But nobody would stop treating me as a woman if I did that!  That's because large chunks of sexism and gender discrimination are not based on inner identities but on how others see us.  For others not to see our biological sex, body modifications through hormones or surgery are necessary for most.  That is a steep price to pay for gender equality.  And it would be a private solution of no help for the billions of other women who suffer from sex-based oppression in this world.

That I have no gender identity myself does not mean that I would not allow others to use the concept to define their own gender, mind you.  I also get that the reasons for transitioning are serious and painful ones and may have nothing to do with attempts to evade being a target for misogyny. For some trans women, at least, the transitioning leads into more oppression.

(2)  For instance, I have spent over a decade trying to show the errors in neurosexist research biased toward digging up innate sex differences between men and women.  This effort looks rather pointless in today's political climate where both the political right and much of the political left view traditional gender roles, norms and stereotypes as essentialist, not as at least partially culturally constructed ot as the way women's subjugation is actually maintained.

(3) I hasten to add that what I am writing in this post is not about the reasons why transgender people transition, in general, but about one particular "woke" story concerning a nonbinary gender identity and its not-so-woke shadow.

(4)  Familiar because of the popularity of the search for distinctly female (pink) and male (blue) brains in neurosexist research,  though in that they are still firmly linked to female and male bodies.  In the new gender theory that link is broken so that anyone can possess a pink brain, for example. 

(5)  Linked to footnote (3),  I stress that the above is a false (but common) popularized version of what it means to work with gender identities rather than with biological sex.  It's not the way psychologists identify transgender teens (or should identify them), for instance.
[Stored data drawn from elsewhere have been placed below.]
`config.mk`:
```
export PLATFORM = sky130hd
export DESIGN_NAME = nearest_target_track_selector_core
export DESIGN_NICKNAME = d
export VERILOG_FILES = /design/src/rtl/core/ntts_pkg.sv /design/src/rtl/core/ntts_in_stage.sv /design/src/rtl/core/ntts_out_stage.sv /design/src/rtl/core/ntts_select.sv /design/src/rtl/core/nearest_target_track_selector_core.sv
export SDC_FILE = /design/constraint.sdc
export NUM_CORES = 2
export LEC_CHECK = 0
export ABC_AREA = 1
export BUFFER_PORTS_ARGS = -buffer_cell sky130_fd_sc_hd__buf_2
export CORE_UTILIZATION = 50
export DETAILED_ROUTE_END_ITERATION = 8
export PLACE_DENSITY = 0.66
export SYNTH_ARGS = -nofsm -noshare
export SYNTH_HDL_FRONTEND = slang
export SYNTH_SLANG_ARGS = --single-unit
export TNS_END_PERCENT = 1
```
`constraint.sdc`:
```
create_clock -name clk -period 15.5 [get_ports clk]
set_clock_uncertainty 0.15 [all_clocks]
set_input_delay 0.775 -clock clk [delete_from_list [all_inputs] [get_ports clk]]
set_output_delay 0.775 -clock clk [all_outputs]
set_load 0.1 [all_outputs]
```
`src/hdl/owbm_pkg.sv`:
```
// Shared types and constants for the one-wire bus master.
package owbm_pkg;

  localparam int CFG_W     = 10;
  localparam int CFG_IDX_W = 3;

  // Command codes
  localparam logic [1:0] CMD_NONE  = 2'd0;
  localparam logic [1:0] CMD_RESET = 2'd1;
  localparam logic [1:0] CMD_WRITE = 2'd2;
  localparam logic [1:0] CMD_READ  = 2'd3;

  // Configuration register indexes
  localparam logic [CFG_IDX_W-1:0] REG_RESET_LOW    = 3'd0;
  localparam logic [CFG_IDX_W-1:0] REG_PRES_SAMPLE  = 3'd1;
  localparam logic [CFG_IDX_W-1:0] REG_RESET_REC    = 3'd2;
  localparam logic [CFG_IDX_W-1:0] REG_SLOT_START   = 3'd3;
  localparam logic [CFG_IDX_W-1:0] REG_WRITE_BIT    = 3'd4;
  localparam logic [CFG_IDX_W-1:0] REG_READ_SAMPLE  = 3'd5;
  localparam logic [CFG_IDX_W-1:0] REG_READ_REC     = 3'd6;

  // Register defaults
  localparam logic [CFG_W-1:0] DEF_RESET_LOW   = 10'd490;
  localparam logic [CFG_W-1:0] DEF_PRES_SAMPLE = 10'd100;
  localparam logic [CFG_W-1:0] DEF_RESET_REC   = 10'd480;
  localparam logic [CFG_W-1:0] DEF_SLOT_START  = 10'd2;
  localparam logic [CFG_W-1:0] DEF_WRITE_BIT   = 10'd45;
  localparam logic [CFG_W-1:0] DEF_READ_SAMPLE = 10'd4;
  localparam logic [CFG_W-1:0] DEF_READ_REC    = 10'd65;

  typedef struct packed {
    logic [1:0] command;
    logic [7:0] write_data;
    logic       bus_level;
  } owbm_in_t;

  typedef struct packed {
    logic       drive_low;
    logic       busy_res;
    logic       done_res;
    logic       presence;
    logic [7:0] read_data;
  } owbm_out_t;

  typedef struct packed {
    logic [CFG_W-1:0] reset_low_ticks;
    logic [CFG_W-1:0] presence_sample_ticks;
    logic [CFG_W-1:0] reset_recovery_ticks;
    logic [CFG_W-1:0] slot_start_ticks;
    logic [CFG_W-1:0] write_bit_ticks;
    logic [CFG_W-1:0] read_sample_ticks;
    logic [CFG_W-1:0] read_recovery_ticks;
  } owbm_cfg_t;

endpackage

```
`src/hdl/owbm_cfg.sv`:
```
// Slot timing register file with write port.
module owbm_cfg (
  input  logic                            clk,
  input  logic                            rst_n,
  input  logic                            cfg_we,
  input  logic [owbm_pkg::CFG_IDX_W-1:0]  cfg_index,
  input  logic [owbm_pkg::CFG_W-1:0]      cfg_wdata,
  output owbm_pkg::owbm_cfg_t             cfg_o
);
  import owbm_pkg::*;

  owbm_cfg_t regs_r;

  always_ff @(posedge clk) begin
    if (!rst_n) begin
      regs_r.reset_low_ticks       <= DEF_RESET_LOW;
      regs_r.presence_sample_ticks <= DEF_PRES_SAMPLE;
      regs_r.reset_recovery_ticks  <= DEF_RESET_REC;
      regs_r.slot_start_ticks      <= DEF_SLOT_START;
      regs_r.write_bit_ticks       <= DEF_WRITE_BIT;
      regs_r.read_sample_ticks     <= DEF_READ_SAMPLE;
      regs_r.read_recovery_ticks   <= DEF_READ_REC;
    end else if (cfg_we) begin
      case (cfg_index)
        REG_RESET_LOW:   regs_r.reset_low_ticks       <= cfg_wdata;
        REG_PRES_SAMPLE: regs_r.presence_sample_ticks <= cfg_wdata;
        REG_RESET_REC:   regs_r.reset_recovery_ticks  <= cfg_wdata;
        REG_SLOT_START:  regs_r.slot_start_ticks      <= cfg_wdata;
        REG_WRITE_BIT:   regs_r.write_bit_ticks       <= cfg_wdata;
        REG_READ_SAMPLE: regs_r.read_sample_ticks     <= cfg_wdata;
        REG_READ_REC:    regs_r.read_recovery_ticks   <= cfg_wdata;
        default: ;
      endcase
    end
  end

  assign cfg_o = regs_r;

endmodule

```
`src/hdl/owbm_seq.sv`:
```
// Slot sequencer: phase state, tick timer, shift byte and result register.
module owbm_seq #(
  parameter int TICK_COUNT_BITS = 10
) (
  input  logic                 clk,
  input  logic                 rst_n,
  input  owbm_pkg::owbm_cfg_t  cfg_i,
  input  logic                 in_valid,
  output logic                 in_stall,
  input  owbm_pkg::owbm_in_t   in_data,
  output logic                 out_valid,
  input  logic                 out_stall,
  output owbm_pkg::owbm_out_t  out_data
);
  import owbm_pkg::*;

  localparam int CMP_W = (TICK_COUNT_BITS + 1 > CFG_W) ? TICK_COUNT_BITS + 1 : CFG_W;
  localparam logic [TICK_COUNT_BITS-1:0] CNT_MAX = '1;

  typedef enum logic [3:0] {
    PH_IDLE     = 4'd0,
    PH_RST_LOW  = 4'd1,
    PH_RST_WAIT = 4'd2,
    PH_RST_REC  = 4'd3,
    PH_WR_START = 4'd4,
    PH_WR_BIT   = 4'd5,
    PH_RD_START = 4'd6,
    PH_RD_WAIT  = 4'd7,
    PH_RD_REC   = 4'd8
  } phase_t;

  phase_t                     phase_r, phase_nxt;
  logic [TICK_COUNT_BITS-1:0] tick_r, tick_nxt;
  logic [2:0]                 bit_r, bit_nxt;
  logic [7:0]                 shift_r, shift_nxt;
  logic                       pres_r, pres_nxt;
  logic [7:0]                 held_r, held_nxt;
  owbm_out_t                  out_data_r, res_nxt;
  logic                       out_valid_r;
  logic                       accept;

  // Working values after a possible command start
  phase_t                     ph_w;
  logic [TICK_COUNT_BITS-1:0] tick_w;
  logic [2:0]                 bit_w, bit_inc;
  logic [7:0]                 shift_w;
  logic [CFG_W-1:0]           len_w;
  logic [CMP_W-1:0]           n_w;
  logic                       ends, drive, done;

  assign in_stall = out_valid_r & out_stall;
  assign accept   = in_valid & ~in_stall;

  always_comb begin
    ph_w    = phase_r;
    tick_w  = tick_r;
    bit_w   = bit_r;
    shift_w = shift_r;
    if (phase_r == PH_IDLE && in_data.command != CMD_NONE) begin
      tick_w = '0;
      bit_w  = '0;
      case (in_data.command)
        CMD_RESET: ph_w = PH_RST_LOW;
        CMD_WRITE: begin
          ph_w    = PH_WR_START;
          shift_w = in_data.write_data;
        end
        default: begin
          ph_w    = PH_RD_START;
          shift_w = '0;
        end
      endcase
    end

    case (ph_w)
      PH_RST_LOW:                len_w = cfg_i.reset_low_ticks;
      PH_RST_WAIT:               len_w = cfg_i.presence_sample_ticks;
      PH_RST_REC:                len_w = cfg_i.reset_recovery_ticks;
      PH_WR_START, PH_RD_START:  len_w = cfg_i.slot_start_ticks;
      PH_WR_BIT:                 len_w = cfg_i.write_bit_ticks;
      PH_RD_WAIT:                len_w = cfg_i.read_sample_ticks;
      PH_RD_REC:                 len_w = cfg_i.read_recovery_ticks;
      default:                   len_w = '0;
    endcase

    n_w     = CMP_W'(tick_w) + CMP_W'(1);
    ends    = (n_w >= CMP_W'(len_w)) || (n_w >= CMP_W'(CNT_MAX));
    bit_inc = bit_w + 3'd1;

    phase_nxt = ph_w;
    tick_nxt  = tick_w;
    bit_nxt   = bit_w;
    shift_nxt = shift_w;
    pres_nxt  = pres_r;
    held_nxt  = held_r;
    drive     = 1'b0;
    done      = 1'b0;

    if (ph_w != PH_IDLE) begin
      case (ph_w)
        PH_RST_LOW, PH_WR_START, PH_RD_START: drive = 1'b1;
        PH_WR_BIT:                            drive = ~shift_w[0];
        default:                              drive = 1'b0;
      endcase

      if (!ends) begin
        tick_nxt = n_w[TICK_COUNT_BITS-1:0];
      end else begin
        tick_nxt = '0;
        case (ph_w)
          PH_RST_LOW:  phase_nxt = PH_RST_WAIT;
          PH_RST_WAIT: begin
            pres_nxt  = ~in_data.bus_level;
            phase_nxt = PH_RST_REC;
          end
          PH_RST_REC: begin
            phase_nxt = PH_IDLE;
            done      = 1'b1;
          end
          PH_WR_START: phase_nxt = PH_WR_BIT;
          PH_WR_BIT: begin
            shift_nxt = {1'b0, shift_w[7:1]};
            bit_nxt   = bit_inc;
            if (bit_inc == 3'd0) begin
              phase_nxt = PH_IDLE;
              done      = 1'b1;
            end else begin
              phase_nxt = PH_WR_START;
            end
          end
          PH_RD_START: phase_nxt = PH_RD_WAIT;
          PH_RD_WAIT: begin
            // shift the sampled bit in from the top, LSB ends up first
            shift_nxt = {in_data.bus_level, shift_w[7:1]};
            phase_nxt = PH_RD_REC;
          end
          PH_RD_REC: begin
            bit_nxt = bit_inc;
            if (bit_inc == 3'd0) begin
              held_nxt  = shift_w;
              phase_nxt = PH_IDLE;
              done      = 1'b1;
            end else begin
              phase_nxt = PH_RD_START;
            end
          end
          default: begin
            phase_nxt = PH_IDLE;
            drive     = 1'b0;
          end
        endcase
      end
    end

    res_nxt.drive_low = drive;
    res_nxt.busy_res  = (phase_nxt != PH_IDLE);
    res_nxt.done_res  = done;
    res_nxt.presence  = pres_nxt;
    res_nxt.read_data = held_nxt;
  end

  always_ff @(posedge clk) begin
    if (!rst_n) begin
      phase_r     <= PH_IDLE;
      tick_r      <= '0;
      bit_r       <= '0;
      shift_r     <= '0;
      pres_r      <= 1'b0;
      held_r      <= '0;
      out_valid_r <= 1'b0;
    end else begin
      if (accept) begin
        phase_r     <= phase_nxt;
        tick_r      <= tick_nxt;
        bit_r       <= bit_nxt;
        shift_r     <= shift_nxt;
        pres_r      <= pres_nxt;
        held_r      <= held_nxt;
        out_valid_r <= 1'b1;
      end else if (!out_stall) begin
        // drop the beat once taken
        out_valid_r <= 1'b0;
      end
    end
  end

  always_ff @(posedge clk) begin
    if (accept) begin
      out_data_r <= res_nxt;
    end
  end

  assign out_valid = out_valid_r;
  assign out_data  = out_data_r;

endmodule

```
`src/hdl/one_wire_bus_master_unit.sv`:
```
// Top level of the one-wire bus master: config registers and slot sequencer.
//
//   Channel  Direction  Handshake            Beat contents
//   in_      input      in_valid / in_stall  command, write_data, bus_level (one tick)
//   out_     output     out_valid / out_stall drive_low, busy_res, done_res, presence,
//                                            read_data
//   cfg_     input      cfg_we               cfg_index, cfg_wdata
//
// One result beat per input beat, valid in the cycle after acceptance; a new tick
// can be accepted every cycle while in_stall is low. One result register holds each beat.
// Synchronous active-low reset restores the register defaults and idles the bus.
// in_stall rises only while a result beat is held under out_stall.
module one_wire_bus_master_unit #(
  parameter int TICK_COUNT_BITS = 10
) (
  input  logic                            clk,
  input  logic                            rst_n,
  input  logic                            in_valid,
  output logic                            in_stall,
  input  owbm_pkg::owbm_in_t              in_data,
  output logic                            out_valid,
  input  logic                            out_stall,
  output owbm_pkg::owbm_out_t             out_data,
  input  logic                            cfg_we,
  input  logic [owbm_pkg::CFG_IDX_W-1:0]  cfg_index,
  input  logic [owbm_pkg::CFG_W-1:0]      cfg_wdata
);
  import owbm_pkg::*;

  owbm_cfg_t cfg;

  owbm_cfg u_cfg (
    .clk       (clk),
    .rst_n     (rst_n),
    .cfg_we    (cfg_we),
    .cfg_index (cfg_index),
    .cfg_wdata (cfg_wdata),
    .cfg_o     (cfg)
  );

  owbm_seq #(
    .TICK_COUNT_BITS (TICK_COUNT_BITS)
  ) u_seq (
    .clk       (clk),
    .rst_n     (rst_n),
    .cfg_i     (cfg),
    .in_valid  (in_valid),
    .in_stall  (in_stall),
    .in_data   (in_data),
    .out_valid (out_valid),
    .out_stall (out_stall),
    .out_data  (out_data)
  );

endmodule
```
But it's not a rare take on the issues in online writings.

(6)  Note that for some individuals to be nonbinary, it's necessary for most others to be regarded as firmly binary.

To be "genderqueer" (a gender which seems to be defined as consisting of breaking binary gender norms) requires the assumption that most others enforce those binary gender norms and roles.  To be a feminist doesn't require any such identification, yet, at least in my view, results in the exactly same breaking of gender norms, and, at least in theory, to the benefit of more people.